The figure to the right shows a comparison of results obtained from analyzing a standard solution of ATP (10 mg/L) in a Nexera Bio system using both a general-purpose ODS column (stainless steel column) and a Mastro C18 high-pressure metal-free column.
The ATP could not be detected using the general-purpose ODS column, due to adsorption to the metal surfaces inside the column, but the ATP was detected without any sample losses using the polymer-lined Mastro C18.
These results show how the Nexera Bio system in combination with a Mastro C18 column can be used to reliably analyze nucleotides and other compounds that include a phosphate group.

	Mean Value（n=3）	Coefficient of Variation(%)
Mastro™ C18	38,481	4.5
SUS Body C18	N.D.	—

5. Nexlock PLS High-Pressure PEEK Tubing and Finger-Tightened Fittings
Nexera Bio systems use highly pressure-resistant PEEK tubing (Nexlock PLS*), reinforced with stainless steel, to connect the autosampler and column. The fittings are designed to directly form a seal along the end surface of the tubing, which minimizes dead volume in joints and helps prevent peak tailing.

Furthermore, the fittings enable tubing to be connected, disconnected, or replaced easily without tools or other supplies.
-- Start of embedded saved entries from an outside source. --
--- src/rtl/ksm_pkg.sv ---
// package for the keyed slot map: operation, status and state codes, sizes, cell control struct
// no dependencies
package ksm_pkg;

  localparam int SlotsDefault   = 64;
  localparam int KeyBitsDefault = 32;

  localparam int OpW     = 3;
  localparam int StatusW = 3;

  typedef enum logic [OpW-1:0] {
    OP_LOOKUP   = 3'd0,
    OP_INSERT   = 3'd1,
    OP_MOVE     = 3'd2,
    OP_ERASE    = 3'd3,
    OP_CLEAR    = 3'd4,
    OP_PREALLOC = 3'd5
  } op_t;

  typedef enum logic [StatusW-1:0] {
    ST_OK        = 3'd0,
    ST_NOT_FOUND = 3'd1,
    ST_EXISTS    = 3'd2,
    ST_NO_FREE   = 3'd3,
    ST_NO_MEMORY = 3'd4
  } status_t;

  typedef enum logic [2:0] {
    S_IDLE,
    S_SEARCH,
    S_CLEAR,
    S_PREALLOC,
    S_DONE
  } state_t;

  // broadcast control into every cell
  typedef struct packed {
    logic write_key;   // load key into the addressed cell
    logic set_used;    // mark addressed cell used
    logic clr_used;    // mark addressed cell free
  } cell_ctl_t;

endpackage

--- src/rtl/ksm_cell.sv ---
// one map cell: holds a key and a used flag, compares against two search keys
// and passes the running minimum-key candidate on to its neighbor
// depends on ksm_pkg
module ksm_cell #(
  parameter int KeyBits = ksm_pkg::KeyBitsDefault,
  parameter int IdxW    = 6,
  parameter int Index   = 0
) (
  input  logic                clk,
  input  logic                rst,
  input  ksm_pkg::cell_ctl_t  ctl,
  input  logic [IdxW-1:0]     addr,
  input  logic [KeyBits-1:0]  wr_key,
  input  logic [KeyBits-1:0]  key_a,
  input  logic [KeyBits-1:0]  key_b,
  // minimum chain from the lower neighbor
  input  logic                min_in_valid,
  input  logic [KeyBits-1:0]  min_in_key,
  input  logic [IdxW-1:0]     min_in_idx,
  output logic                min_out_valid,
  output logic [KeyBits-1:0]  min_out_key,
  output logic [IdxW-1:0]     min_out_idx,
  output logic                hit_a,
  output logic                hit_b
);

  logic               used;
  logic [KeyBits-1:0] key;
  logic               sel;

  always_ff @(posedge clk) begin
    if (rst) begin
      used <= 1'b0;
    end else if (addr == IdxW'(Index)) begin
      if (ctl.set_used) begin
        used <= 1'b1;
      end else if (ctl.clr_used) begin
        used <= 1'b0;
      end
    end
  end

  always_ff @(posedge clk) begin
    if (ctl.write_key && addr == IdxW'(Index)) begin
      key <= wr_key;
    end
  end

  assign hit_a = used && (key == key_a);
  assign hit_b = used && (key == key_b);

  // strict less keeps the lowest index on equal keys (keys are unique anyway)
  assign sel = used && (!min_in_valid || key < min_in_key);

  // chain registered in each cell to keep the path to one compare per cell
  always_ff @(posedge clk) begin
    if (rst) begin
      min_out_valid <= 1'b0;
    end else begin
      min_out_valid <= min_in_valid || used;
    end
  end

  always_ff @(posedge clk) begin
    min_out_key <= sel ? key : min_in_key;
    min_out_idx <= sel ? IdxW'(Index) : min_in_idx;
  end

endmodule

--- config.mk ---
export PLATFORM = sky130hd
export DESIGN_NAME = ksm_cell
export DESIGN_NICKNAME = d
export VERILOG_FILES = /design/src/rtl/ksm_pkg.sv /design/src/rtl/ksm_cell.sv
export SDC_FILE = /design/constraint.sdc
export NUM_CORES = 1
export LEC_CHECK = 0
export ABC_AREA = 1
export BUFFER_PORTS_ARGS = -buffer_cell sky130_fd_sc_hd__buf_2
export CORE_AREA = 2 2 112 114
export CTS_BUF_LIST = sky130_fd_sc_hd__clkbuf_2 sky130_fd_sc_hd__clkbuf_4 sky130_fd_sc_hd__clkbuf_8
export DETAILED_ROUTE_END_ITERATION = 12
export DIE_AREA = 0 0 114 116
export HOLD_SLACK_MARGIN = 0.1
export PLACE_DENSITY = 0.63
export SYNTH_ARGS = -nofsm -noshare
export SYNTH_HDL_FRONTEND = slang
export SYNTH_SLANG_ARGS = --single-unit
--- constraint.sdc ---
create_clock -name clk -period 4.5 [get_ports clk]
set_clock_uncertainty 0.1 [all_clocks]
set_input_delay 0.45 -clock clk [delete_from_list [all_inputs] [get_ports clk]]
set_output_delay 0.45 -clock clk [all_outputs]
set_load 0.05 [all_outputs]
---- After elaboration in Yosys (flattened, before gate mapping) ----
Index checks and enable logic that the tools add are counted.
word-level totals
  bits in registers ....................... 72
  input port bits ......................... 146
operators by class
  order comparisons ....................... 1
  equal/unequal tests ..................... 2
  muxes and demuxes ....................... 3
  reduce and logical (&&, ||, !) cells .... 10
operators by type and width
  cell                  number
  32-bit equality test  2
  32-bit < comparator   1
  32-bit 2-to-1 mux     1
  6-bit logical NOT     1
  1-bit logical AND     4
  1-bit logical OR      2
  1-bit 2-to-1 mux      2
  2-bit AND reduction   1
  2-bit nonzero test    1
  1-bit logical NOT     1

---- Longest topological paths before layout ----
Gate-level depths: netlist of run 1.
  depth in word-level cells ............... 4
  gate-level depth with buffers ........... 17
  depth with buffers taken out ............ 16

---- Worst setup path after synthesis of run 1 ----
Ideal clock, no wire load.
  path type ............................... reg2out
  start point ............................. register key[30]
  end point ............................... output port hit_b
  data arrival time ....................... 1.785 ns
  required time ........................... 3.950 ns
  path slack .............................. 2.165 ns
  cell stages (with the launch flop) ...... 5
  path buffers ............................ 0
  cells stage by stage .................... edfxtp_1 > or2_2 > a221oi_1 > nand3_1 > nor2_1
between the ends
  cells in the longest elaborated chain, start to end .. 2
ends and longest elaborated chain
  what                    RTL line        RTL
  start, declared         ksm_cell.sv:28  logic [KeyBits-1:0] key;
  start signal, assigned  ksm_cell.sv:45  key <= wr_key;
  32-bit equality test    ksm_cell.sv:50  assign hit_b = used && (key == key_b);
  1-bit logical AND       ksm_cell.sv:50
  end, declared           ksm_cell.sv:24  output logic hit_b
No other way between the ends.

---- Final worst setup path of run 1 ----
  start point ............................. register key[7]
  end point ............................... register min_out_key[22]
between the ends
  cells in the longest elaborated chain, start to end .. 4
ends and longest elaborated chain
  what                  RTL line        RTL
  32-bit < comparator   ksm_cell.sv:53  assign sel = used && (!min_in_valid || key < min_in_key);
  1-bit logical OR      ksm_cell.sv:53
  1-bit logical AND     ksm_cell.sv:53
  32-bit 2-to-1 mux     ksm_cell.sv:65  min_out_key <= sel ? key : min_in_key;
  end signal, assigned  ksm_cell.sv:65
  end, declared         ksm_cell.sv:21  output logic [KeyBits-1:0] min_out_key,
No other way between the ends.
A chain may end at the register's enable or synchronous reset.

==> results.ini, run 1 <==
[status]
status = complete, no violations

[clocking]
hold_buffers = 0
cts_sinks = 72
cts_inserted_buffers = 9
cts-root-buf = clkbuf_8
cts_tree = built
path_clk_slew_ps = 70
clk_latency_ps = 370
post_cts_resized = 0
clockBufferDepth = 2
post_cts_buffers = 0
htreeDepth = 3

[power]
power_density_nw_per_um2 = 290
p_leak_nw = 2.74
vdd_ir_drop_max_mv = 0.160

[worst_setup_path]
critPathLaunchType = flip-flop
path_max_fanout = 39
cp_common_cell = nand2_1
critPathKind = flip-flop to flip-flop
crit_buf_inv = 0
critPathCaptureType = flip-flop
worstPathCellList = ha_1 > nand2_1 > nor2_1 > nor3_1 > nand2_1 > nand2_1 > nand2_1 > nand2_1 > nand2_2 > nand2_4 > nand2_4 > nand2_1 > nand2_1
max_stage_delay_ps = 530
cp_slowest_cell = edfxtp_1
critical_path.top_delay_family = simple AND/OR/NAND/NOR gates
required_ps = 4660
worstPathArrival_ps = 2960

[detailed_routing]
ant_nets = 0
routed_wirelength_mm = 13.1
m1WireLength_mm = 5.23
dr_wl_met2_mm = 6.42
routed.top_layer = met5
drt_pass1_iterations = 4
drc = 0
wl_met3_mm = 1.16
drt_iter0_markers = 207
route.vias.total = 3966
wl_per_cell_um = 16.0
viasPerCell = 4.84

[yosys]
yosysTopAreaCell = edfxtp_1
syn_inst = 478
syn_area_um2 = 4100
seq_area_frac_synth_pct = 43.0
ys_types = 36
synthTopCellsByArea = edfxtp_1 23%, dfxtp_1 20%, nand2_1 11%
syn_nets = 655
avgSynthCellArea_um2 = 8.57
yosysTopAreaCellShare_pct = 23.5
ys_ff_latch = 72
ys_warn_count = 0

[timing]
fin_setup_tns_ps = 0
grt_setup_unrepaired = no
setup_violations = 0
slew_headroom_pct = 64.2
fin_crit_sh_pct = 62.2
final_max_slew_viol_count = 0
hold_ws_ps = 145
tightestPinTransition_ps = 537
finalCriticalPeriod_ps = 2800
hold_violations = 0
timing.fmax_mhz = 357

[job]
maxCapViolCount = 0

[floorplan]
fp.dieW_um = 114
die_h_um = 116
start_util_pct = 34.4
core_um2 = 11900
num_rows = 40
num_io_pins = 187
dieArea_um2 = 13200

[grt]
grt_pass1_wl_mm = 19.7
overflow = 0
grt_antenna_before_repair = 4
grt_max_degree = 40
grt_pass1_vias = 3878
grt_usage_pct = 20.1

[placement]
port_buffers = 186
place_inst = 801
gp_congestion = 0.882
hpwl_mm = 10.7
placement.cell_area_um2 = 5130

[layout]
nNetsFinal = 842
final_cell_mix = 186 x buf_2, 124 x nand2_1, 64 x inv_1
instances_no_fill = 819
layout-drive-gt1-share_pct = 35.3
syn_to_final_growth_pct = 30.9
design_area_um2 = 5370
final.fill_count = 1216
mostFrequentLayoutCell = buf_2
postLayoutCoreUtil_pct = 45.0

[hold_path]
hp-class = input pin to flip-flop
* 66 MPa pressure capacity indicated in specifications, with replacement recommended after 100 uses

6. TORAST H-Bio Vial
Reportedly, the main mechanisms that cause adsorption of peptides to vials are hydrophobic adsorption and ionic adsorption. With glass vials, adsorption mainly occurs due to ionic adsorption to silanol groups at the glass surface, whereas adsorption mainly occurs on polypropylene (PP) and other polymer vials due to hydrophobic adsorption. Presumably, those involved in analyzing peptides are hoping that a vial that inhibits both types of adsorption will be offered. Therefore, Shimadzu GLC has developed a polymer vial with a special coating that minimizes the adsorption of peptides. Results have indicated that the vial offers extremely good inertness with respective basic, acidic, and neutral compounds. Therefore, it is especially recommended for LC and LC/MS(/MS) users that frequently analyze low-concentration samples.